Run dataset pruning with any available scorer. This script supports various selection strategies and knowledge distillation options.

```bash
# Loss-based selection (hard samples)
python prune_with_balanced_model.py --config-name pruning_balanced \
    pruning.scorer=loss \
    pruning.mode=max \
    pruning.total_samples=400

# K-Center coreset selection
python prune_with_balanced_model.py --config-name pruning_balanced \
    pruning.scorer=kcenter \
    pruning.total_samples=400

# Herding selection
python prune_with_balanced_model.py --config-name pruning_balanced \
    pruning.scorer=herding \
    pruning.total_samples=400
```

### prune_with_incremental_hybrid.py - D2P2 Method

The main D2P2 script implementing SGS (Steered Global Selection) with FL-RBF.
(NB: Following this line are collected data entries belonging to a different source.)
Setup of build 92:
// Cordic
module Cordic(clk,rst,phase_step,xin,yin,xout,yout);
parameter IN_WIDTH	= 16; 
parameter EXTRA_BITS	= 6; 
localparam WI			= IN_WIDTH;
localparam WXY			= IN_WIDTH+EXTRA_BITS; 
localparam STG			= WXY; 
input clk;
input rst; 
input signed  [31:0]    phase_step; 
input signed  [WI-1:0]  xin,yin;
output signed [WXY-1:0] xout,yout;
wire signed [31:0] atan_table [0:31];
                 assign atan_table[00] = 32'b0010_0000_0000_0000_0000_0000_0000_0000;
						assign atan_table[01] = 32'b0001_0010_1110_0100_0000_0101_0001_1110;
						assign atan_table[02] = 32'b0000_1001_1111_1011_0011_1000_0101_1011;
						assign atan_table[03] = 32'b0000_0101_0001_0001_0001_0001_1101_0100;
						assign atan_table[04] = 32'b0000_0010_1000_1011_0000_1101_0100_0011;
						assign atan_table[05] = 32'b0000_0001_0100_0101_1101_0111_1110_0001;
						assign atan_table[06] = 32'b0000_0000_1010_0010_1111_0110_0001_1110;
						assign atan_table[07] = 32'b0000_0000_0101_0001_0111_1100_0101_0101;
						assign atan_table[08] = 32'b0000_0000_0010_1000_1011_1110_0101_0011;
						assign atan_table[09] = 32'b0000_0000_0001_0100_0101_1111_0010_1111;
						assign atan_table[10] = 32'b0000_0000_0000_1010_0010_1111_1001_1000;
						assign atan_table[11] = 32'b0000_0000_0000_0101_0001_0111_1100_1100;
						assign atan_table[12] = 32'b0000_0000_0000_0010_1000_1011_1110_0110;
						assign atan_table[13] = 32'b0000_0000_0000_0001_0100_0101_1111_0011;
  ...
Size in the first run: about 110000 sq um of cells after synthesis.
make LEC_CHECK=0 CAP_MARGIN=0 CORE_MARGIN=2 CORE_UTILIZATION=70 CTS_CLUSTER_DIAMETER=42 SETUP_SLACK_MARGIN=0.35 SLEW_MARGIN=5 finish   # period 3.66 ns
run.sh (not shown) runs the stock make flow with config.mk's settings and CLKGATE_MAP_FILE=.
The flow for build 92 finished, though final verification flagged capacitance limit, slew limit, setup timing.
The following lists how build 93 was set up differently from build 92:
# build 92
export LEC_CHECK = 0
export CAP_MARGIN = 0
export CORE_MARGIN = 2
export CORE_UTILIZATION = 70
export CTS_CLUSTER_DIAMETER = 42
export SETUP_SLACK_MARGIN = 0.35
export SLEW_MARGIN = 5
create_clock -name core_clock -period 3.66 [get_ports {clk}]
# build 93
export LEC_CHECK = 0
export CAP_MARGIN = 15
export CORE_MARGIN = 2
export CORE_UTILIZATION = 72
export SETUP_SLACK_MARGIN = 0.4
export SLEW_MARGIN = 20
create_clock -name core_clock -period 3.55 [get_ports {clk}]
### Flow results
Build 93 vs. build 92: number of placed instances, taps included moved up, number of post-CTS setup repair buffers +22, core utilization at floorplan +2.0 points. For build 93, the flow was terminated by a tool error in global routing and produced no final design. Completing all stages was not enough for build 92: its layout failed the final checks because of capacitance limit, slew limit, setup timing. Comparing build 92 against build 93, there is no change at all in synthesized cell count.
Changes in build 29 relative to build 93:
# build 93
export LEC_CHECK = 0
export CAP_MARGIN = 15
export CORE_MARGIN = 2
export CORE_UTILIZATION = 72
export SETUP_SLACK_MARGIN = 0.4
export SLEW_MARGIN = 20
create_clock -name core_clock -period 3.55 [get_ports {clk}]
# build 29
export LEC_CHECK = 0
export CAP_MARGIN = 5
export CORE_MARGIN = 2
export CORE_UTILIZATION = 72
export CTS_CLUSTER_DIAMETER = 359
export SLEW_MARGIN = 20
create_clock -name core_clock -period 3.55 [get_ports {clk}]
==> comparison <==
The remaining runs in build 93 and build 29 completed every stage, whereas build 93 halted early.
What ended build 93 was a tool error in global routing; the run never finished.
Taking build 93 as the reference, in build 29 synthesized area flat, placed cell count up 174.
In terms of area fraction in full adders, half adders and majority gates, build 29 and build 93 differ only marginally.
Number of core rows across build 93 and build 29: no real change.
Build 29 reports a lower number of gates resized after CTS than build 93 does.
| yosys stat cell total | build 29 vs build 93 | ≈ equal |
Re core outline area: no difference whatsoever between build 29 and build 93.
As far as post-synthesis share of cell area spent on and-or and or-and gates goes, build 29 and build 93 are indistinguishable; the numbers are identical.
Build 29 vs. build 93: post-detailed-placement half-perimeter wirelength went up by 5.4%.
Build 29 ends up with a number of buffers inserted during clock tree synthesis that is 1 lower than in build 93.
### build 29 -> build 6
# build 29
export LEC_CHECK = 0
export CAP_MARGIN = 5
export CORE_MARGIN = 2
export CORE_UTILIZATION = 72
export CTS_CLUSTER_DIAMETER = 359
export SLEW_MARGIN = 20
create_clock -name core_clock -period 3.55 [get_ports {clk}]
# build 6
export LEC_CHECK = 0
export CAP_MARGIN = 20
export CORE_MARGIN = 2
export CORE_UTILIZATION = 70
export SLEW_MARGIN = 20
create_clock -name core_clock -period 3.21 [get_ports {clk}]
Results
- Against build 29, final HPWL from detailed placement in build 6 rose by a few percent.
- When build 6 is measured against build 29, its post-CTS setup repair buffer count turns out 346 higher.
- From build 29 to build 6 the numbers moved as follows: final weighted congestion in routability-driven placement shows a reduction of 2.6%, x dimension of the die shows an increase of 5.5 microns.
- From build 29 to build 6 the numbers moved as follows: chip height saw an increase, unique cell type count in the Yosys netlist has remained practically unchanged, synthesized cell count held steady, total number of placement rows increased about 1.4%.
- None of the runs build 29 and build 6 ends with a clean layout.
- Build 6 terminated abnormally: global routing reported GRT-0116.
- Relative to build 29, the number of instances in the placed design of build 6 is higher by 7.1%.
- Count of cells resized by post-cts repair | build 6 above build 29
Input-level comparison between build 14 and build 6:
# build 6
export LEC_CHECK = 0
export CAP_MARGIN = 20
export CORE_MARGIN = 2
export CORE_UTILIZATION = 70
export SLEW_MARGIN = 20
create_clock -name core_clock -period 3.21 [get_ports {clk}]
# build 14
export LEC_CHECK = 0
export CAP_MARGIN = 20
export CORE_MARGIN = 2
export CORE_UTILIZATION = 45
export SLEW_MARGIN = 20
create_clock -name core_clock -period 4.28 [get_ports {clk}]
==> results <==
Build 14 finished every step from synthesis to the final layout, and the layout passed the timing, DRC and antenna checks. In build 14 relative to build 6, number of buffers created by CTS had gone up by more than 10%. Die outline width: build 14 > build 6. Of build 14 and build 6, the higher standard-cell row count belongs to build 14. | and-or/or-and share of the synthesized area | build 6 vs build 14 | ≈ equal |. Row post-detailed-placement cell area: build 14 lower / build 6 higher. Die size: build 14 vs build 6 up about 55%.

---

Cordic again, from the RTL that the note above started with.
make LEC_CHECK=0 ABC_AREA=0 CAP_MARGIN=20 CELL_PAD_IN_SITES_GLOBAL_PLACEMENT=3 CORE_ASPECT_RATIO=0.95 CORE_MARGIN=8 CORE_UTILIZATION=24 CTS_CLUSTER_SIZE=79 GPL_TIMING_DRIVEN=0 MAX_ROUTING_LAYER=met5 MIN_ROUTING_LAYER=met1 SETUP_SLACK_MARGIN=0.65 SLEW_MARGIN=40 TNS_END_PERCENT=35 finish   # period 4.6 ns
The starting point went through all stages and came out clean.
==> next run, changes <==
ABC_AREA = default   (was 0)
CELL_PAD_IN_SITES_GLOBAL_PLACEMENT = default   (was 3)
CORE_ASPECT_RATIO = default   (was 0.95)
CORE_MARGIN = 2   (was 8)
CORE_UTILIZATION = 40   (was 24)
CTS_CLUSTER_SIZE = default   (was 79)
GPL_TIMING_DRIVEN = default   (was 0)
MAX_ROUTING_LAYER = default   (was met5)
MIN_ROUTING_LAYER = default   (was met1)
SETUP_SLACK_MARGIN = default   (was 0.65)
SLEW_MARGIN = 20   (was 40)
TNS_END_PERCENT = default   (was 35)
clock period = 5.0 ns   (was 4.6 ns; I/O delays follow)
Hold slack improved by 0.0085 ns.
Final cell count shrinks by 14%.
Die area fell by 42%.
==> next run, changes <==
CORE_UTILIZATION = 72   (was 40)
CTS_CLUSTER_SIZE = 98   (was default)
clock period = 4.8 ns   (was 5.0 ns; I/O delays follow)
Sequential cell count is unchanged.
First-iteration DRC count is higher by well over a third.
Setup slack is worse by 0.39 ns.
Design area is lower by a few percent.
Utilization is higher by 34 points.
Die area is lower by well over a third.
==> next run, changes <==
CAP_MARGIN = 10   (was 20)
CTS_CLUSTER_SIZE = default   (was 98)
SETUP_SLACK_MARGIN = 0.44   (was default)
clock period = 3.56 ns   (was 4.8 ns; I/O delays follow)
Result: The changed run failed in global routing (5_1_grt) (GRT-0232); synthesized area is unchanged; synthesized cell count does not change; die area does not change.
==> next run, changes <==
CORE_UTILIZATION = 70   (was 72)
CTS_CLUSTER_DIAMETER = 28   (was default)
clock period = 3.52 ns   (was 3.56 ns; I/O delays follow)
The changed run aborted during global routing (5_1_grt). Die size grows by 2.8%. Synthesized area stays the same. Synthesized cell count does not change.

---

try-sierra:
Cordic again, from the RTL that the note above started with.
## Cordic
module Cordic(clk,rst,phase_step,xin,yin,xout,yout);
parameter IN_WIDTH	= 16; 
parameter EXTRA_BITS	= 6; 
localparam WI			= IN_WIDTH;
localparam WXY			= IN_WIDTH+EXTRA_BITS; 
localparam STG			= WXY; 
input clk;
input rst; 
input signed  [31:0]    phase_step; 
input signed  [WI-1:0]  xin,yin;
output signed [WXY-1:0] xout,yout;
wire signed [31:0] atan_table [0:31];
                 assign atan_table[00] = 32'b0010_0000_0000_0000_0000_0000_0000_0000;
						assign atan_table[01] = 32'b0001_0010_1110_0100_0000_0101_0001_1110;
						assign atan_table[02] = 32'b0000_1001_1111_1011_0011_1000_0101_1011;
						assign atan_table[03] = 32'b0000_0101_0001_0001_0001_0001_1101_0100;
						assign atan_table[04] = 32'b0000_0010_1000_1011_0000_1101_0100_0011;
						assign atan_table[05] = 32'b0000_0001_0100_0101_1101_0111_1110_0001;
						assign atan_table[06] = 32'b0000_0000_1010_0010_1111_0110_0001_1110;
						assign atan_table[07] = 32'b0000_0000_0101_0001_0111_1100_0101_0101;
						assign atan_table[08] = 32'b0000_0000_0010_1000_1011_1110_0101_0011;
						assign atan_table[09] = 32'b0000_0000_0001_0100_0101_1111_0010_1111;
						assign atan_table[10] = 32'b0000_0000_0000_1010_0010_1111_1001_1000;
						assign atan_table[11] = 32'b0000_0000_0000_0101_0001_0111_1100_1100;
						assign atan_table[12] = 32'b0000_0000_0000_0010_1000_1011_1110_0110;
						assign atan_table[13] = 32'b0000_0000_0000_0001_0100_0101_1111_0011;
						assign atan_table[14] = 32'b0000_0000_0000_0000_1010_0010_1111_1010;
  ...
Settings: LEC_CHECK=0, ABC_AREA=0, CAP_MARGIN=20, CORE_ASPECT_RATIO=0.89, CORE_MARGIN=3, CORE_UTILIZATION=30, GPL_TIMING_DRIVEN=1, MAX_ROUTING_LAYER=met4, MIN_ROUTING_LAYER=met2, PLACE_DENSITY=0.38, SLEW_MARGIN=20; clock period 5.0 ns.
try-sierra finished every stage and its layout cleared the timing, DRC and antenna checks.
The following lists how try-ember was set up differently from try-sierra:
- changing CORE_UTILIZATION from 30 to 68
- removing MIN_ROUTING_LAYER (formerly met2)
- removing GPL_TIMING_DRIVEN (formerly 1)
- removing CORE_ASPECT_RATIO (formerly 0.89)
- changing CORE_MARGIN from 3 to 2
- removing PLACE_DENSITY (formerly 0.38)
- removing ABC_AREA (formerly 0)
- removing MAX_ROUTING_LAYER (formerly met4)
- changing the clock period (ns, I/O delays scaled along) from 5.0 to 3.55
## What came out
- Complete run, failing final checks: try-ember, reason setup timing.
- Non-clock buffer count (lower): try-sierra
- The layout inverter count without the clock tree was comparable across try-sierra and try-ember.
- For try-sierra, the worst setup path endpoint was Z[4][31]$_DFF_P_, unlike try-ember, where it was X[4][20]$_DFF_P_.
- Against try-sierra, final instance area in try-ember came out worse.
- try-sierra fits on a die that is larger than the die of try-ember.
- Comparing try-sierra and try-ember, period utilization is higher on try-ember.
- Diff try-sierra -> try-ember | count of vias placed by the detailed router | decrease of 30,657
--- input diff try-ember..try-cedar ---
- CORE_UTILIZATION: 68 -> 58
- SETUP_SLACK_MARGIN: unset -> 0.91
- the clock period (ns, I/O delays scaled along): 3.55 -> 3.48
==> results <==
In try-cedar the implementation completed, yet the final layout does not meet the checks, the culprit being setup timing. Summary of try-cedar over try-ember: die footprint rose 28,000 sq um; via count saw little to no change; maximum frequency from static timing analysis went up by 2.5%; worst path setup slack after routing went up.

---

Setup of P:
The RTL this note starts from:
==> flow/design.v <==
`timescale 1ns / 100ps
module Cordic(clk,rst,phase_step,xin,yin,xout,yout);
parameter IN_WIDTH	= 16; 
parameter EXTRA_BITS	= 6; 
localparam WI			= IN_WIDTH;
localparam WXY			= IN_WIDTH+EXTRA_BITS; 
localparam STG			= WXY; 
input clk;
input rst; 
input signed  [31:0]    phase_step; 
input signed  [WI-1:0]  xin,yin;
output signed [WXY-1:0] xout,yout;
wire signed [31:0] atan_table [0:31];
                 assign atan_table[00] = 32'b0010_0000_0000_0000_0000_0000_0000_0000;
						assign atan_table[01] = 32'b0001_0010_1110_0100_0000_0101_0001_1110;
						assign atan_table[02] = 32'b0000_1001_1111_1011_0011_1000_0101_1011;
						assign atan_table[03] = 32'b0000_0101_0001_0001_0001_0001_1101_0100;
						assign atan_table[04] = 32'b0000_0010_1000_1011_0000_1101_0100_0011;
						assign atan_table[05] = 32'b0000_0001_0100_0101_1101_0111_1110_0001;
						assign atan_table[06] = 32'b0000_0000_1010_0010_1111_0110_0001_1110;
						assign atan_table[07] = 32'b0000_0000_0101_0001_0111_1100_0101_0101;
						assign atan_table[08] = 32'b0000_0000_0010_1000_1011_1110_0101_0011;
						assign atan_table[09] = 32'b0000_0000_0001_0100_0101_1111_0010_1111;
						assign atan_table[10] = 32'b0000_0000_0000_1010_0010_1111_1001_1000;
						assign atan_table[11] = 32'b0000_0000_0000_0101_0001_0111_1100_1100;
						assign atan_table[12] = 32'b0000_0000_0000_0010_1000_1011_1110_0110;
						assign atan_table[13] = 32'b0000_0000_0000_0001_0100_0101_1111_0011;
						assign atan_table[14] = 32'b0000_0000_0000_0000_1010_0010_1111_1010;
						assign atan_table[15] = 32'b0000_0000_0000_0000_0101_0001_0111_1101;
						assign atan_table[16] = 32'b0000_0000_0000_0000_0010_1000_1011_1110;
						assign atan_table[17] = 32'b0000_0000_0000_0000_0001_0100_0101_1111;
						assign atan_table[18] = 32'b0000_0000_0000_0000_0000_1010_0011_0000;
						assign atan_table[19] = 32'b0000_0000_0000_0000_0000_0101_0001_1000;
						assign atan_table[20] = 32'b0000_0000_0000_0000_0000_0010_1000_1100;
						assign atan_table[21] = 32'b0000_0000_0000_0000_0000_0001_0100_0110;
						assign atan_table[22] = 32'b0000_0000_0000_0000_0000_0000_1010_0011;
						assign atan_table[23] = 32'b0000_0000_0000_0000_0000_0000_0101_0001;
						assign atan_table[24] = 32'b0000_0000_0000_0000_0000_0000_0010_1001;
						assign atan_table[25] = 32'b0000_0000_0000_0000_0000_0000_0001_0100;
						assign atan_table[26] = 32'b0000_0000_0000_0000_0000_0000_0000_1010;
						assign atan_table[27] = 32'b0000_0000_0000_0000_0000_0000_0000_0101;
						assign atan_table[28] = 32'b0000_0000_0000_0000_0000_0000_0000_0011;
						assign atan_table[29] = 32'b0000_0000_0000_0000_0000_0000_0000_0010;
						assign atan_table[30] = 32'b0000_0000_0000_0000_0000_0000_0000_0001;
						assign atan_table[31] = 32'b0000_0000_0000_0000_0000_0000_0000_0000;
reg signed [WXY-1:0] X [0:STG-1];
reg signed [WXY-1:0] Y [0:STG-1];
reg signed [31:0]    Z [0:STG-1]; 
reg [31:0] phase_acc;
wire [1:0]  quadrant = phase_acc [31:30]; 
wire signed [WI-1:0] nxin,nyin;
assign nxin = -xin;
assign nyin = -yin;
always @(posedge clk)
	begin
		case(quadrant)
			2'b00,2'b11: 
				begin  
					X[0] <= {xin[WI-1],xin}<<{EXTRA_BITS-1};
					Y[0] <= {yin[WI-1],yin}<<{EXTRA_BITS-1};
					Z[0] <= phase_acc ;
				end
			2'b01:
				begin
					X[0] <= {nyin[WI-1],nyin}<<{EXTRA_BITS-1};
					Y[0] <= {xin[WI-1],xin}<<{EXTRA_BITS-1};
					Z[0] <= {2'b00,phase_acc[29:0]}; 
				end
			2'b10:
				begin
					X[0] <= {yin[WI-1],yin}<<{EXTRA_BITS-1};
					Y[0] <= {nxin[WI-1],nxin}<<{EXTRA_BITS-1};
					Z[0] <= {2'b11,phase_acc[29:0]};
				end
			default:;
		endcase
		if(rst) phase_acc<=32'd0; else phase_acc<=phase_acc+phase_step;
	end
genvar i;
generate
	for(i=0;i<(STG-1);i=i+1)
	begin:ITERATION
	wire z_sign;
	wire signed [WXY-1:0] x_shr,y_shr;
	assign x_shr=X[i]>>>i;
	assign y_shr=Y[i]>>>i;
	assign z_sign=Z[i][31];
	always @ (posedge clk)
			begin
				X[i+1] <= z_sign?(X[i]+y_shr):(X[i]-y_shr);
				Y[i+1] <= z_sign?(Y[i]-x_shr):(Y[i]+x_shr);
				Z[i+1] <= z_sign?(Z[i]+atan_table[i]):(Z[i]-atan_table[i]);
				end
	end
endgenerate
assign xout	=	X[STG-1];
assign yout	=	Y[STG-1];
endmodule
clock: 3.75 ns
lec_check: 0
cap_margin: 40
core_margin: 2
core_utilization: 70
cts_cluster_diameter: 42
place_density_lb_addon: 0.01
setup_slack_margin: 1.07
slew_margin: 40
Although P finished all stages, its layout failed final checks on negative setup slack.
[inputs] Q vs P
- putting CTS_CLUSTER_SIZE at 33 where nothing was set
- swapping 40 for 20 in CAP_MARGIN
- clearing CTS_CLUSTER_DIAMETER, which used to be 42
- clearing PLACE_DENSITY_LB_ADDON, which used to be 0.01
- clearing SETUP_SLACK_MARGIN, which used to be 1.07
- swapping 40 for 20 in SLEW_MARGIN
- swapping 3.75 for 3.48 in the clock period (ns, I/O delays scaled along)
### Flow results
To summarise Q: no stage aborted, but the layout did not pass its checks, failing on negative setup slack.
Re number of clock buffers in the layout: Q and P aren't equal, and the lower value belongs to Q.
Final critical-path share of the clock period, Q and P: smaller value in P
Relative to P, the pin count of the biggest net entering global routing of Q is lower by 6.
Relative to P, cell area has decreased by 0.30% in Q.
Q vs P — critical path arrival rose 100 ps.
Q: non-clock buffering overhead in the final layout 2.5 points above P
Cmp Q and P / area growth from synthesis to layout / higher: P
[inputs] R vs Q
- a change of CAP_MARGIN from 20 to 0
- an added SETUP_SLACK_MARGIN of 1.07
- an added CTS_CLUSTER_DIAMETER of 42
- a deleted CTS_CLUSTER_SIZE that had been 33
- a change of the clock period (ns, I/O delays scaled along) from 3.48 to 3.75
Notes after the runs:
R ends up with a post-route clock period utilization that is 12 points lower than in Q. Q has a higher final setup violation count than R. Q → R: number of non-clock buffers in the layout has decreased, number of clock buffer instances in the layout has increased, design area has remained practically unchanged, clock network area share has increased, wire length has decreased. Summary: fmax, R better than Q. Going from Q to R, the logic depth of the worst register-to-register path was found to have gone up by 1. Of Q and R, none finishes clean. Every stage of Q finished as expected; the final checks, on the other hand, flagged negative setup slack, which means the layout fails.
Edits applied to the flow inputs when going from R to S:
- CTS_CLUSTER_DIAMETER no longer set, was 42
- SETUP_SLACK_MARGIN no longer set, was 1.07
- CAP_MARGIN now 20, was 0
- the clock period (ns, I/O delays scaled along) now 3.56, was 3.75
[summary]
- The flow for R finished, though final verification flagged negative setup slack.
- Although it ran to completion, S produced a layout that fails the final checks because of negative setup slack.
- Comparing clock period minus worst slack for R and S, the bigger number came from S.
- Final-layout non-clock buffer area share, R and S: lower on R
- Compared to R, the router laid down less metal wire for S.
- Clock-buffer cell count in S vs R: down 30
- For S, the worst-path cell with the longest stage delay was sky130_fd_sc_hd__dfxtp_2, unlike R, where it was sky130_fd_sc_hd__fa_1.
- Fill cell instance count of the final layout ends up higher on S.
- NOTE design area R->S decreased by a few percent
- Delta (S minus R): final cell count without fillers shows an increase of about 0.7%; total half-perimeter wirelength after legalization and detailed placement rose 5.6%; clock skew now smaller.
**SGS Selection Process:**
1. **Phase 1** (`hybrid_per_class_ratio` of budget): Per-class balanced FL-RBF selection
2. **Phase 2** (remaining budget): Global FL-RBF selection
3. **Merge**: Combine unique samples from both phases
4. **Fill**: If under budget, incrementally add more samples

```bash
# Full D2P2 pipeline
python prune_with_incremental_hybrid.py --config-name pruning_balanced \
    pruning.scorer=submodular_rbf \
    pruning.total_samples=400 \
    pruning.hybrid=true \
    pruning.hybrid_per_class_ratio=0.5 \
    pruning.submodular_sigma=0.5 \
    pruning.use_rkd=true \
    pruning.rkd_distance_weight=50 \
    pruning.rkd_angle_weight=100 \
    pruning.use_kd=true \
    pruning.kd_alpha=0.8
```

## Configuration

### Essential Pruning Options

```yaml
pruning:
  # SGS Selection
  scorer: submodular_rbf       # FL-RBF scorer
  hybrid: true                 # Enable SGS two-phase selection
  hybrid_per_class_ratio: 0.5  # Phase 1 budget ratio (0.0-1.0)
  total_samples: 400           # Total samples to select
  submodular_sigma: 0.5        # RBF kernel bandwidth

  # Teacher checkpoint (from class_balanced_retrain)
  scorer_checkpoint: checkpoints/class_balanced/{dataset}/{model}/model_after_retrain.pth

  # Logit Knowledge Distillation
  use_kd: true
  kd_alpha: 0.8                # KD weight (vs hard loss)
  kd_temperature: 5.0          # Softmax temperature

  # Relational Knowledge Distillation (RKD)
  use_rkd: true
  rkd_distance_weight: 50      # Distance-wise loss weight
  rkd_angle_weight: 100        # Angle-wise loss weight
  rkd_loss_scale: 0.1          # RKD scale when combined with logit KD
```

### Available Scorers

| Scorer | Type | Description |
|--------|------|-------------|
| `loss` | Continuous | Cross-entropy loss per sample |
| `entropy` | Continuous | Prediction uncertainty |
| `el2n` | Continuous | Error L2 norm |
| `kcenter` | Binary | K-Center Greedy coreset |
| `herding` | Binary | Greedy herding for diversity |
| `submodular_rbf` | Binary | FL-RBF (used in SGS) |
| `submodular_cosine` | Binary | FL-Cosine for diversity |

## Acknowledgments

We thank the authors of PointNeXt, Point-MAE, PointNet++, and PointMLP for making their code publicly available, which served as the foundation for the model implementations in this framework.